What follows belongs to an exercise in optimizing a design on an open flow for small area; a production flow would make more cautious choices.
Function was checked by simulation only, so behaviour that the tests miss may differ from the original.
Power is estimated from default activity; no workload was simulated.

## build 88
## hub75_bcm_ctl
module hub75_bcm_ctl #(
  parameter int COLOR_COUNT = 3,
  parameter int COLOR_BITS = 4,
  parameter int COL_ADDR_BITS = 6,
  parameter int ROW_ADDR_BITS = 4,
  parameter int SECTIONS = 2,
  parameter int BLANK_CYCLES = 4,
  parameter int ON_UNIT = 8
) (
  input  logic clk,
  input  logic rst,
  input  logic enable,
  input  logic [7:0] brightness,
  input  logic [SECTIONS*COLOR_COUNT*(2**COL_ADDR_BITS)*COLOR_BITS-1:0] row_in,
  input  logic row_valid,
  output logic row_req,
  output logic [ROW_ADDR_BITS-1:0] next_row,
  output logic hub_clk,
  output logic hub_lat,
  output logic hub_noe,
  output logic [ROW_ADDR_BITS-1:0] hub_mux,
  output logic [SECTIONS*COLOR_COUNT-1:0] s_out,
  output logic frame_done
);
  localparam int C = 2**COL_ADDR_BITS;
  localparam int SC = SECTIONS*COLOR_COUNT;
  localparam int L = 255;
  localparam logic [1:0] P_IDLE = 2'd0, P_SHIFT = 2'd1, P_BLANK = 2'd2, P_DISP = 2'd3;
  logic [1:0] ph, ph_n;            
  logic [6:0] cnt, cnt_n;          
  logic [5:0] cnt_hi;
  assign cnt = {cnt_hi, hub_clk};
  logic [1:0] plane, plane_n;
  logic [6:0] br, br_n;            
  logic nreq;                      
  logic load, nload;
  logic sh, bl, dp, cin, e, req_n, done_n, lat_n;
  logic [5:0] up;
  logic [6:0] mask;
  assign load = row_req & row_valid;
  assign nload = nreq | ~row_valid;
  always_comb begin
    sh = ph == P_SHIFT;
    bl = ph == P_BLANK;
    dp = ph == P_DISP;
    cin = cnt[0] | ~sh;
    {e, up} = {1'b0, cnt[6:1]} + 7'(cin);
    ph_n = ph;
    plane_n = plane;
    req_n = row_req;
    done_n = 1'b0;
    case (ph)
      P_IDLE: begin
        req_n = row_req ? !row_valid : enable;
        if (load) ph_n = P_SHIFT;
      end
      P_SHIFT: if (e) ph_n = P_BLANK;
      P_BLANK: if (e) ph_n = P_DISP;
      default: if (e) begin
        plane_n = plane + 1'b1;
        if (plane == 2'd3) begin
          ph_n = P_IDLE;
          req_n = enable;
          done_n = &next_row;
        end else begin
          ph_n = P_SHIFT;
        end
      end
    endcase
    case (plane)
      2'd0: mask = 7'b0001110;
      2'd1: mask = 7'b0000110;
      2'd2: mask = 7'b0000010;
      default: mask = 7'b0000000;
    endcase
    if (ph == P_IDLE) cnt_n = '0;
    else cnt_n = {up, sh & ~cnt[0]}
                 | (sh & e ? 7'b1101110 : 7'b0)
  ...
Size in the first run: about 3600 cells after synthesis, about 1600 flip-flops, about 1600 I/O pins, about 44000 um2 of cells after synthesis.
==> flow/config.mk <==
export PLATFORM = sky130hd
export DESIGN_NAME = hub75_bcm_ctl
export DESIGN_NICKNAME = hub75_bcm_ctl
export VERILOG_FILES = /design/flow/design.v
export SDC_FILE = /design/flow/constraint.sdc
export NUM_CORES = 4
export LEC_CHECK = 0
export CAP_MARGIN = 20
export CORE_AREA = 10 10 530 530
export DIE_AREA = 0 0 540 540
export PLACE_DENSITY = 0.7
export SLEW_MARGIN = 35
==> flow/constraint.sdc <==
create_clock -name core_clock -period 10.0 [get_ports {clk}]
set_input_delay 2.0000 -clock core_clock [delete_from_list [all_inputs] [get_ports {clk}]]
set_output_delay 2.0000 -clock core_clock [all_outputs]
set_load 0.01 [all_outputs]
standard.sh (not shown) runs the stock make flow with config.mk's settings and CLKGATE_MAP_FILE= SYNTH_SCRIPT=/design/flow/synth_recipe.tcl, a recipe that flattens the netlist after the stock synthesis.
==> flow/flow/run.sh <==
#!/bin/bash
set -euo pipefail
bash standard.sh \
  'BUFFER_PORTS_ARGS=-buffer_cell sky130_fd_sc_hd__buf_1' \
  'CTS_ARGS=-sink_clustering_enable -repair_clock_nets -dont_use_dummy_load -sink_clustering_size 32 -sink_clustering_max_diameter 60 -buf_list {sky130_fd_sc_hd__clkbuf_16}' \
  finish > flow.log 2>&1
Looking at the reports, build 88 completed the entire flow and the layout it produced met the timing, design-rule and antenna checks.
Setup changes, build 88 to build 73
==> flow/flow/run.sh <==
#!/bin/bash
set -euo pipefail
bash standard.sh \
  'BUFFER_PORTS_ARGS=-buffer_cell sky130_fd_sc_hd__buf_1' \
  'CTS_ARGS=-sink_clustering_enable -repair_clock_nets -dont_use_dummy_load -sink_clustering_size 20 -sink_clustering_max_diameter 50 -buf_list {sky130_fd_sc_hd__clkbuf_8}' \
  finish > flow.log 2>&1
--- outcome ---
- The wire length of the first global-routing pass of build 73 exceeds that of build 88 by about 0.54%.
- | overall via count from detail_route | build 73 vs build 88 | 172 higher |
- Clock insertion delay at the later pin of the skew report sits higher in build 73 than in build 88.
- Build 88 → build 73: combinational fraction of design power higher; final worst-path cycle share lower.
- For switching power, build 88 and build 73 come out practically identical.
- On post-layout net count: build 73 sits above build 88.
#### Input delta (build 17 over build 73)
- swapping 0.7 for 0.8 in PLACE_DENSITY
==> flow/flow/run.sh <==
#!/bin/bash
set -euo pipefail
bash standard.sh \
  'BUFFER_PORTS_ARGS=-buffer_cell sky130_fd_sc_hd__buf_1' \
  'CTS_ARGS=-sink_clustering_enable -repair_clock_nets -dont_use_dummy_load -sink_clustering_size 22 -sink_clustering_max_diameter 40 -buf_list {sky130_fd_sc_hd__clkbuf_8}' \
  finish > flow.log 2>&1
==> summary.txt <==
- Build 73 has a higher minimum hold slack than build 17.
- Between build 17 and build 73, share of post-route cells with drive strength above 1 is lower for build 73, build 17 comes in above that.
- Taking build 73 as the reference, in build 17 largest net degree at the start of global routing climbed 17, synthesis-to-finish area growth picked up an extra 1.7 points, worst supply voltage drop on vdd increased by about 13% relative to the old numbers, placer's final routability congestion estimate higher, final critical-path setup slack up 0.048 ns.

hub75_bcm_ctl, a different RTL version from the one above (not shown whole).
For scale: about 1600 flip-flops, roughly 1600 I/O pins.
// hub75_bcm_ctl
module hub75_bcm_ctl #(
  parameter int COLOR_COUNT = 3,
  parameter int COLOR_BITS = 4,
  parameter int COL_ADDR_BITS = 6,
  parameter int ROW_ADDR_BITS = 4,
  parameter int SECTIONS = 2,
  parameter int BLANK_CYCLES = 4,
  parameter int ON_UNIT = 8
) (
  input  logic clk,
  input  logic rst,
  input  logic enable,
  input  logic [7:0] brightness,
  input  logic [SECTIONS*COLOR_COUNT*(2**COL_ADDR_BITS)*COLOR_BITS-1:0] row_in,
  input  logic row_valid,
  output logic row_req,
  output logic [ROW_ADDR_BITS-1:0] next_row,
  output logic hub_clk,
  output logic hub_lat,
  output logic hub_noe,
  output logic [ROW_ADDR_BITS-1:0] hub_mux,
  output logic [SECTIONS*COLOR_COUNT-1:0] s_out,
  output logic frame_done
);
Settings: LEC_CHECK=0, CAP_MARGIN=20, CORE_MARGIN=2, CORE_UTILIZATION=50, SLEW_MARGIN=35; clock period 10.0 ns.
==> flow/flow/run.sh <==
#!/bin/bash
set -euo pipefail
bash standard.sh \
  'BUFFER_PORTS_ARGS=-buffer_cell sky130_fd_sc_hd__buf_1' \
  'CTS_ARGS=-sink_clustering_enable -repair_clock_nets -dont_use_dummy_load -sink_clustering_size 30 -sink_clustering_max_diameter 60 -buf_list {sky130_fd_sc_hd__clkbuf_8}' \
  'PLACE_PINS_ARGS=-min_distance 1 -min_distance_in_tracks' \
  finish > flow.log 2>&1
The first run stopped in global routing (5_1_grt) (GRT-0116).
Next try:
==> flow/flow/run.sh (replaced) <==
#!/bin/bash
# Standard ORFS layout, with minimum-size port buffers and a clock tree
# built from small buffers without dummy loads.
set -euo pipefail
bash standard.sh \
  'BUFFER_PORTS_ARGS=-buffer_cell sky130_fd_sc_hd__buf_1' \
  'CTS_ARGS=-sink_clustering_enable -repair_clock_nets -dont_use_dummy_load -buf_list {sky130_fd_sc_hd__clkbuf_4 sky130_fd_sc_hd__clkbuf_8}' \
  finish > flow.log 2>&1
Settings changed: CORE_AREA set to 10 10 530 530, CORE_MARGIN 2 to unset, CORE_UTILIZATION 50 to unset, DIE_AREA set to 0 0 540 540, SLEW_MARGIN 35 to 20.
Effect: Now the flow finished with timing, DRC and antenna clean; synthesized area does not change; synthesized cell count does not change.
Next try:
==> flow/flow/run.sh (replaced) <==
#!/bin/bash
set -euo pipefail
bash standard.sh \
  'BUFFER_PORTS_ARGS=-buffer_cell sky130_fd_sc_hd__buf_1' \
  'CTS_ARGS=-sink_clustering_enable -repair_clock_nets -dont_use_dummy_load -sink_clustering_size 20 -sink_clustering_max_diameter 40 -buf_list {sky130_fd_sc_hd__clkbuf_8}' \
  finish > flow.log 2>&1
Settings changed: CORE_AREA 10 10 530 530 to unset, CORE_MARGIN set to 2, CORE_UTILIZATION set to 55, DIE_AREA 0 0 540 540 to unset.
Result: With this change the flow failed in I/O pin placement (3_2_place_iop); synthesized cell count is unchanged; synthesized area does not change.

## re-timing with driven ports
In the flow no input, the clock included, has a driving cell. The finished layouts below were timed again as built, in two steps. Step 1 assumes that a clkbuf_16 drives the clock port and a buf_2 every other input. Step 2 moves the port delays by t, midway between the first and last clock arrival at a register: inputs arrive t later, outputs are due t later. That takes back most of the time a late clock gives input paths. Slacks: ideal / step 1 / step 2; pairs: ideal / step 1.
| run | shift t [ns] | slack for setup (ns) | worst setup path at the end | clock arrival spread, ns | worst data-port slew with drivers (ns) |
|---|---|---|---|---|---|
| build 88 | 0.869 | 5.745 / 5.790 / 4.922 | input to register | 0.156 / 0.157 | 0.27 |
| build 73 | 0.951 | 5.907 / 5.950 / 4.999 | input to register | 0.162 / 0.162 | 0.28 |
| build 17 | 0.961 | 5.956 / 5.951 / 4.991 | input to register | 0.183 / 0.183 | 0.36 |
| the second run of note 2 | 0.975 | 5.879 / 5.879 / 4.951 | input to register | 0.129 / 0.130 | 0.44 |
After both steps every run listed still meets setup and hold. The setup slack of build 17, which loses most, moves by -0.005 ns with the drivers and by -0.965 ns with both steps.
____________
**Directions for this task**
Within the records, filter for lines that contain the word "antenna" and show each one.

**Your response**
Looking at the reports, build 88 completed the entire flow and the layout it produced met the timing, design-rule and antenna checks.
Effect: Now the flow finished with timing, DRC and antenna clean; synthesized area does not change; synthesized cell count does not change.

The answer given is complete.